Гузаков твердой поступью вошел на эшафот.
— Гузаков сам накинул себе петлю! — кричали наблюдатели.
Через тридцать тягчайших минут около красного корпуса показались движущиеся тени.
— Палач, палач! — кричали с верхнего этажа. Какая-то фигура заметалась из стороны в сторону.
А из камер неслось за пределы тюрьмы:
— Падет произвол, и воспрянет народ,
Великий, могучий, свободный…
Гремели железные двери. Гудели тюремные стены.
* * *
Наступил долгожданный день для Веры — 24 мая 1908 года. Сегодня она станет женой Миши и пойдет с ним хоть на край света.
— Нет, кровопийцы, любовь сильнее смерти! Я не дам вам своего Мишу на растерзание. Вы не имеете права! Даже смертникам даруют жизнь, если девушка хочет стать его женой.

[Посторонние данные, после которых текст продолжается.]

Context: an optimization exercise on an open-source flow, tuned for small area. The choices shown serve that exercise and are no tape-out recipe. The RTL of this run was laid out without a check of its function.

**config.mk**
```make
export PLATFORM = sky130hd
export DESIGN_NAME = FIR2
export DESIGN_NICKNAME = FIR2
export VERILOG_FILES = /design/flow/design.v
export SDC_FILE = /design/flow/constraint.sdc
export NUM_CORES = 4
export LEC_CHECK = 0
export CAP_MARGIN = 20
export CORE_MARGIN = 2
export CORE_UTILIZATION = 40
export SLEW_MARGIN = 20
```
**constraint.sdc**
```tcl
create_clock -name core_clock -period 15.0 [get_ports {clk}]
set_input_delay 3.0000 -clock core_clock [delete_from_list [all_inputs] [get_ports {clk}]]
set_output_delay 3.0000 -clock core_clock [all_outputs]
set_load 0.01 [all_outputs]
```
**design.v**
```verilog
module FIR2_MultiplyBlock (
   X,
   Y1,
   Y2,
   Y3,
   Y4,
   Y5,
   Y6,
   Y7,
   Y8,
   Y9,
   Y10,
   Y11,
   Y12,
   Y13,
   Y14,
   Y15,
   Y16,
   Y17,
   Y18,
   Y19,
   Y20,
   Y21,
   Y22,
   Y23,
   Y24,
   Y25,
   Y26,
   Y27,
   Y28,
   Y29,
   Y30,
   Y31,
   Y32,
   Y33,
   Y34,
   Y35,
   Y36,
   Y37,
   Y38,
   Y39,
   Y40,
   Y41,
   Y42,
   Y43,
   Y44,
   Y45,
   Y46,
   Y47,
   Y48,
   Y49,
   Y50,
   Y51,
   Y52,
   Y53,
   Y54,
   Y55,
   Y56,
   Y57,
   Y58,
   Y59
);
   input signed   [11:0] X;
   output signed [11:0] Y2,  Y4,  Y6,  Y8,  Y10, Y12, Y14, Y16, Y18, Y20, Y22, Y24, Y26, Y28,
                       Y32, Y34, Y36, Y38, Y40, Y42, Y44, Y46, Y48, Y50, Y52, Y54, Y56, Y58;
   output signed [14:0] Y1, Y59;
   output signed [16:0] Y3, Y57;
   output signed [17:0] Y5, Y55;
   output signed [18:0] Y7, Y53;
   output signed [19:0] Y9, Y51;
   output signed [20:0] Y11, Y49;
   output signed [21:0] Y13, Y47;
   output signed [22:0] Y15, Y17, Y43, Y45;
   output signed [23:0] Y19, Y41;
   output signed [24:0] Y21, Y23, Y37, Y39;
   output signed [25:0] Y25, Y27, Y33, Y35;
   output signed [27:0] Y29, Y30, Y31;
   wire signed [11:0] W1,  W3,  W5,  W7,  W9, W11, W13, W15, W17, W19, W21, W23, W25, W27,
                        W31, W33, W35, W37, W39, W41, W43, W45, W47, W49, W51, W53, W55, W57;
   wire signed [14:0] W0, W58;
   wire signed [16:0] W2, W56;
   wire signed [17:0] W4, W54;
   wire signed [18:0] W6, W52;
   wire signed [19:0] W8, W50;
   wire signed [20:0] W10, W48;
   wire signed [21:0] W12, W46;
   wire signed [22:0] W14, W16, W42, W44;
   wire signed [23:0] W18, W40;
   wire signed [24:0] W20, W22, W36, W38;
   wire signed [25:0] W24, W26, W32, W34;
   wire signed [27:0] W28, W29, W30;
   assign Y1 = W0;
   assign Y2 = W1;
   assign Y3 = W2;
   assign Y4 = W3;
   assign Y5 = W4;
   assign Y6 = W5;
   assign Y7 = W6;
   assign Y8 = W7;
   assign Y9 = W8;
   assign Y10 = W9;
   assign Y11 = W10;
   assign Y12 = W11;
   assign Y13 = W12;
   assign Y14 = W13;
   assign Y15 = W14;
   assign Y16 = W15;
   assign Y17 = W16;
   assign Y18 = W17;
   assign Y19 = W18;
   assign Y20 = W19;
   assign Y21 = W20;
   assign Y22 = W21;
   assign Y23 = W22;
   assign Y24 = W23;
   assign Y25 = W24;
   assign Y26 = W25;
   assign Y27 = W26;
   assign Y28 = W27;
   assign Y29 = W28;
   assign Y30 = W29;
   assign Y31 = W30;
   assign Y32 = W31;
   assign Y33 = W32;
   assign Y34 = W33;
   assign Y35 = W34;
   assign Y36 = W35;
   assign Y37 = W36;
   assign Y38 = W37;
   assign Y39 = W38;
   assign Y40 = W39;
   assign Y41 = W40;
   assign Y42 = W41;
   assign Y43 = W42;
   assign Y44 = W43;
   assign Y45 = W44;
   assign Y46 = W45;
   assign Y47 = W46;
   assign Y48 = W47;
   assign Y49 = W48;
   assign Y50 = W49;
   assign Y51 = W50;
   assign Y52 = W51;
   assign Y53 = W52;
   assign Y54 = W53;
   assign Y55 = W54;
   assign Y56 = W55;
   assign Y57 = W56;
   assign Y58 = W57;
   assign Y59 = W58;
   wire signed [11:0] w0, w1;
   wire signed [13:0] w3, w4;
   wire signed [14:0] w5, w7, w8;
   wire signed [15:0] w11, w16;
   wire signed [16:0] w17, w17_, w32;
   wire signed [17:0] w33, w44;
   wire signed [18:0] w96, w96_, w112;
   wire signed [19:0] w187, w192;
   wire signed [20:0] w264, w269, w272, w335, w335_, w352;
   wire signed [21:0] w453, w565, w640, w885, w896;
   wire signed [22:0] w906, w906_, w1401, w1408;
   wire signed [23:0] w2112, w2112_, w2260;
   wire signed [24:0] w3145, w4723, w4723_, w7080, w7168;
   wire signed [25:0] w7415, w8608, w13331, w13331_, w13595, w14160;
   wire signed [26:0] w20763;
   wire signed [27:0] w41526, w65536;
   assign w1 = X;
   assign w0 = 0;
   assign w11 = w3 + w8;
   assign w112 = w7 << 4;
   assign w13331 = w13595 - w264;
   assign w13331_ = -1 * w13331;
   assign w13595 = w14160 - w565;
   assign w1401 = w1408 - w7;
   assign w1408 = w11 << 7;
   assign w14160 = w885 << 4;
   assign w16 = w1 << 4;
   assign w17 = w1 + w16;
   assign w17_ = -1 * w17;
   assign w187 = w192 - w5;
   assign w192 = w3 << 6;
   assign w20763 = w13595 + w7168;
   assign w2112 = w33 << 6;
   assign w2112_ = -1 * w2112;
   assign w2260 = w565 << 2;
   assign w264 = w33 << 3;
   assign w269 = w272 - w3;
   assign w272 = w17 << 4;
   assign w3 = w4 - w1;
   assign w3145 = w885 + w2260;
   assign w32 = w1 << 5;
   assign w33 = w1 + w32;
   assign w335 = w352 - w17;
   assign w335_ = -1 * w335;
   assign w352 = w11 << 5;
   assign w4 = w1 << 2;
   assign w41526 = w20763 << 1;
   assign w44 = w11 << 2;
   assign w453 = w640 - w187;
   assign w4723 = w13331 - w8608;
   assign w4723_ = -1 * w4723;
   assign w5 = w1 + w4;
   assign w565 = w453 + w112;
   assign w640 = w5 << 7;
   assign w65536 = w1 << 16;
   assign w7 = w8 - w1;
   assign w7080 = w885 << 3;
   assign w7168 = w7 << 10;
   assign w7415 = w335 + w7080;
   assign w8 = w1 << 3;
   assign w8608 = w269 << 5;
   assign w885 = w896 - w11;
   assign w896 = w7 << 7;
   assign w906 = w453 << 1;
   assign w906_ = -1 * w906;
   assign w96 = w3 << 5;
   assign w96_ = -1 * w96;
   assign W0 = w5;
   assign W1 = w0;
   assign W2 = w17_;
   assign W3 = w0;
   assign W4 = w44;
   assign W5 = w0;
   assign W6 = w96_;
   assign W7 = w0;
   assign W8 = w187;
   assign W9 = w0;
   assign W10 = w335_;
   assign W11 = w0;
   assign W12 = w565;
   assign W13 = w0;
   assign W14 = w906_;
   assign W15 = w0;
   assign W16 = w1401;
   assign W17 = w0;
   assign W18 = w2112_;
   assign W19 = w0;
   assign W20 = w3145;
   assign W21 = w0;
   assign W22 = w4723_;
   assign W23 = w0;
   assign W24 = w7415; 
   assign W25 = w0;
   assign W26 = w13331_;
   assign W27 = w0;
   assign W28 = w41526;
   assign W29 = w65536;
   assign W30 = w41526;
   assign W31 = w0;
   assign W32 = w13331_;
   assign W33 = w0;
   assign W34 = w7415;
   assign W35 = w0;
   assign W36 = w4723_;
   assign W37 = w0;
   assign W38 = w3145;
   assign W39 = w0;
   assign W40 = w2112_;
   assign W41 = w0;
   assign W42 = w1401;
   assign W43 = w0;
   assign W44 = w906_;
   assign W45 = w0;
   assign W46 = w565;
   assign W47 = w0;
   assign W48 = w335_;
   assign W49 = w0;
   assign W50 = w187;
   assign W51 = w0;
   assign W52 = w96_;
   assign W53 = w0;
   assign W54 = w44;
   assign W55 = w0;
   assign W56 = w17_;
   assign W57 = w0;
   assign W58 = w5;
endmodule
module FIR2 (
   X,
   clk,
   Y,
   reset
);
   input  [11:0] X;
   input  clk;
   output [13:0] Y;
   input  reset;
   reg [13:0] Y;
   wire [29:0] Y_in;
   always@(posedge clk or posedge reset) begin
      if(reset) begin
         Y <= 14'h0000;
      end  else begin
         Y <= Y_in[29:16];
      end
   end
   wire signed [11:0] multProducts1,  multProducts3,  multProducts5,  multProducts7,  multProducts9, 
                      multProducts11, multProducts13, multProducts15, multProducts17, multProducts19, 
                      multProducts21, multProducts23, multProducts25, multProducts27, multProducts31, 
                      multProducts33, multProducts35, multProducts37, multProducts39, multProducts41, 
                      multProducts43, multProducts45, multProducts47, multProducts49, multProducts51, 
                      multProducts53, multProducts55, multProducts57;
   wire signed [14:0] multProducts0,  multProducts58;
   wire signed [16:0] multProducts2,  multProducts56;
   wire signed [17:0] multProducts4,  multProducts54;
   wire signed [18:0] multProducts6,  multProducts52;
   wire signed [19:0] multProducts8,  multProducts50;
   wire signed [20:0] multProducts10, multProducts48;
   wire signed [21:0] multProducts12, multProducts46;
   wire signed [22:0] multProducts14, multProducts16, multProducts42, multProducts44;
   wire signed [23:0] multProducts18, multProducts40;
   wire signed [24:0] multProducts20, multProducts22, multProducts36, multProducts38;
   wire signed [25:0] multProducts24, multProducts26, multProducts32, multProducts34;
   wire signed [27:0] multProducts28, multProducts29, multProducts30;
   FIR2_MultiplyBlock fir_multiply(
      .X(X),
      .Y1(multProducts0),
      .Y2(multProducts1),
      .Y3(multProducts2),
      .Y4(multProducts3),
      .Y5(multProducts4),
      .Y6(multProducts5),
      .Y7(multProducts6),
      .Y8(multProducts7),
      .Y9(multProducts8),
      .Y10(multProducts9),
      .Y11(multProducts10),
      .Y12(multProducts11),
      .Y13(multProducts12),
      .Y14(multProducts13),
      .Y15(multProducts14),
      .Y16(multProducts15),
      .Y17(multProducts16),
      .Y18(multProducts17),
      .Y19(multProducts18),
      .Y20(multProducts19),
      .Y21(multProducts20),
      .Y22(multProducts21),
      .Y23(multProducts22),
      .Y24(multProducts23),
      .Y25(multProducts24),
      .Y26(multProducts25),
      .Y27(multProducts26),
      .Y28(multProducts27),
      .Y29(multProducts28),
      .Y30(multProducts29),
      .Y31(multProducts30),
      .Y32(multProducts31),
      .Y33(multProducts32),
      .Y34(multProducts33),
      .Y35(multProducts34),
      .Y36(multProducts35),
      .Y37(multProducts36),
      .Y38(multProducts37),
      .Y39(multProducts38),
      .Y40(multProducts39),
      .Y41(multProducts40),
      .Y42(multProducts41),
      .Y43(multProducts42),
      .Y44(multProducts43),
      .Y45(multProducts44),
      .Y46(multProducts45),
      .Y47(multProducts46),
      .Y48(multProducts47),
      .Y49(multProducts48),
      .Y50(multProducts49),
      .Y51(multProducts50),
      .Y52(multProducts51),
      .Y53(multProducts52),
      .Y54(multProducts53),
      .Y55(multProducts54),
      .Y56(multProducts55),
      .Y57(multProducts56),
      .Y58(multProducts57),
      .Y59(multProducts58)
  );
   reg signed [14:0] firStep0, firStep1;
   reg signed [16:0] firStep2, firStep3;
   reg signed [18:0] firStep4, firStep5;
   reg signed [19:0] firStep6, firStep7;
   reg signed [20:0] firStep8, firStep9;
   reg signed [21:0] firStep10, firStep11;
   reg signed [22:0] firStep12, firStep13;
   reg signed [23:0] firStep14, firStep15, firStep16, firStep17;
   reg signed [24:0] firStep18, firStep19;
   reg signed [25:0] firStep20, firStep21, firStep22, firStep23;
   reg signed [26:0] firStep24, firStep25;
   reg signed [27:0] firStep26, firStep27;
   reg signed [28:0] firStep28;
   reg signed [29:0] firStep29;
   reg signed [29:0] firStep30, firStep31, firStep32, firStep33, firStep34, firStep35, firStep36, firStep37,
                     firStep38, firStep39, firStep40, firStep41, firStep42, firStep43, firStep44, firStep45,
                     firStep46, firStep47, firStep48, firStep49, firStep50, firStep51, firStep52, firStep53,
                     firStep54, firStep55, firStep56, firStep57;
   always@(posedge clk or posedge reset) begin
      if(reset) begin
         firStep0  <= 15'h0000;
         firStep1  <= 15'h0000;
         firStep2  <= 17'h00000;
         firStep3  <= 17'h00000;
         firStep4  <= 18'h00000;
         firStep5  <= 18'h00000;
         firStep6  <= 19'h00000;
         firStep7  <= 19'h00000;
         firStep8  <= 20'h00000;
         firStep9  <= 20'h00000;
         firStep10 <= 21'h000000;
         firStep11 <= 21'h000000;
         firStep12 <= 22'h000000;
         firStep13 <= 22'h000000;
         firStep14 <= 22'h000000;
         firStep15 <= 22'h000000;
         firStep16 <= 23'h000000;
         firStep17 <= 23'h000000;
         firStep18 <= 24'h000000;
         firStep19 <= 24'h000000;
         firStep20 <= 24'h000000;
         firStep21 <= 24'h000000;
         firStep22 <= 25'h0000000;
         firStep23 <= 25'h0000000;
         firStep24 <= 25'h0000000;
         firStep25 <= 25'h0000000;
         firStep26 <= 26'h0000000;
         firStep27 <= 26'h0000000;
         firStep28 <= 28'h0000000;
         firStep29 <= 29'h00000000;
         firStep30 <= 30'h00000000;
         firStep31 <= 30'h00000000;
         firStep32 <= 30'h00000000;
         firStep33 <= 30'h00000000;
         firStep34 <= 30'h00000000;
         firStep35 <= 30'h00000000;
         firStep36 <= 30'h00000000;
         firStep37 <= 30'h00000000;
         firStep38 <= 30'h00000000;
         firStep39 <= 30'h00000000;
         firStep40 <= 30'h00000000;
         firStep41 <= 30'h00000000;
         firStep42 <= 30'h00000000;
         firStep43 <= 30'h00000000;
         firStep44 <= 30'h00000000;
         firStep45 <= 30'h00000000;
         firStep46 <= 30'h00000000;
         firStep47 <= 30'h00000000;
         firStep48 <= 30'h00000000;
         firStep49 <= 30'h00000000;
         firStep50 <= 30'h00000000;
         firStep51 <= 30'h00000000;
         firStep52 <= 30'h00000000;
         firStep53 <= 30'h00000000;
         firStep54 <= 30'h00000000;
         firStep55 <= 30'h00000000;
         firStep56 <= 30'h00000000;
         firStep57 <= 30'h00000000;
      end
      else begin
         firStep0  <=  multProducts0;
         firStep1  <=  firStep0 + multProducts1;
         firStep2  <=  firStep1 + multProducts2;
         firStep3  <=  firStep2 + multProducts3;
         firStep4  <=  firStep3 + multProducts4;
         firStep5  <=  firStep4 + multProducts5;
         firStep6  <=  firStep5 + multProducts6;
         firStep7  <=  firStep6 + multProducts7;
         firStep8  <=  firStep7 + multProducts8;
         firStep9  <=  firStep8 + multProducts9;
         firStep10 <=  firStep9 + multProducts10;
         firStep11 <=  firStep10 + multProducts11;
         firStep12 <=  firStep11 + multProducts12;
         firStep13 <=  firStep12 + multProducts13;
         firStep14 <=  firStep13 + multProducts14;
         firStep15 <=  firStep14 + multProducts15;
         firStep16 <=  firStep15 + multProducts16;
         firStep17 <=  firStep16 + multProducts17;
         firStep18 <=  firStep17 + multProducts18;
         firStep19 <=  firStep18 + multProducts19;
         firStep20 <=  firStep19 + multProducts20;
         firStep21 <=  firStep20 + multProducts21;
         firStep22 <=  firStep21 + multProducts22;
         firStep23 <=  firStep22 + multProducts23;
         firStep24 <=  firStep23 + multProducts24;
         firStep25 <=  firStep24 + multProducts25;
         firStep26 <=  firStep25 + multProducts26;
         firStep27 <=  firStep26 + multProducts27;
         firStep28 <=  firStep27 + multProducts28;
         firStep29 <=  firStep28 + multProducts29;
         firStep30 <=  firStep29 + multProducts30;
         firStep31 <=  firStep30 + multProducts31;
         firStep32 <=  firStep31 + multProducts32;
         firStep33 <=  firStep32 + multProducts33;
         firStep34 <=  firStep33 + multProducts34;
         firStep35 <=  firStep34 + multProducts35;
         firStep36 <=  firStep35 + multProducts36;
         firStep37 <=  firStep36 + multProducts37;
         firStep38 <=  firStep37 + multProducts38;
         firStep39 <=  firStep38 + multProducts39;
         firStep40 <=  firStep39 + multProducts40;
         firStep41 <=  firStep40 + multProducts41;
         firStep42 <=  firStep41 + multProducts42;
         firStep43 <=  firStep42 + multProducts43;
         firStep44 <=  firStep43 + multProducts44;
         firStep45 <=  firStep44 + multProducts45;
         firStep46 <=  firStep45 + multProducts46;
         firStep47 <=  firStep46 + multProducts47;
         firStep48 <=  firStep47 + multProducts48;
         firStep49 <=  firStep48 + multProducts49;
         firStep50 <=  firStep49 + multProducts50;
         firStep51 <=  firStep50 + multProducts51;
         firStep52 <=  firStep51 + multProducts52;
         firStep53 <=  firStep52 + multProducts53;
         firStep54 <=  firStep53 + multProducts54;
         firStep55 <=  firStep54 + multProducts55;
         firStep56 <=  firStep55 + multProducts56;
         firStep57 <=  firStep56 + multProducts57;
      end
   end
   assign Y_in = firStep57+ multProducts58;
endmodule
```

Вера взглянула на фотокарточку Михаила, подаренную при расставании в Симе, положила с ней рядом свою. «Вот, видишь, этот наряд. Я сейчас так и оденусь». Она надела белую вышитую кофточку, зеленую, длинную клетчатую юбку, передник с лепестками вышитых роз, красную жилетку, бархатный пояс, блестящие разноцветные бусы и в густые черные волосы вплела цветы.
Вера Никитична Кувайцева (фото 1905 г.).
В назначенный час Вера подошла к тюремным воротам. Ее наряд и просьба пустить в тюрьму изумили тюремную стражу. Стража немедленно провела красавицу к начальнику тюрьмы.
— Господин начальник, я Кувайцева Вера, гражданская жена Михаила Гузакова. В назначенный мне срок пришла сюда за тем, чтобы совершить обряд венчания в тюремной церкви с моим дорогим мужем.
Вера сказала это с такой нежностью, такой теплотой, что, казалось, будь лед на месте начальника и тот бы растаял от такого тепла.
Но бессердечный тупица сказал:
— Госпожа Кувайцева, вы немного опоздали. Ваш муж этой ночью повешен!
— А-а! — крикнула Вера и упала без чувств.
Три месяца она пролежала в больнице без языка, не смогла произнести ни одного слова. И когда к ней вернулась способность говорить, первым ее словом было: «Миша!», а за ним снова слезы.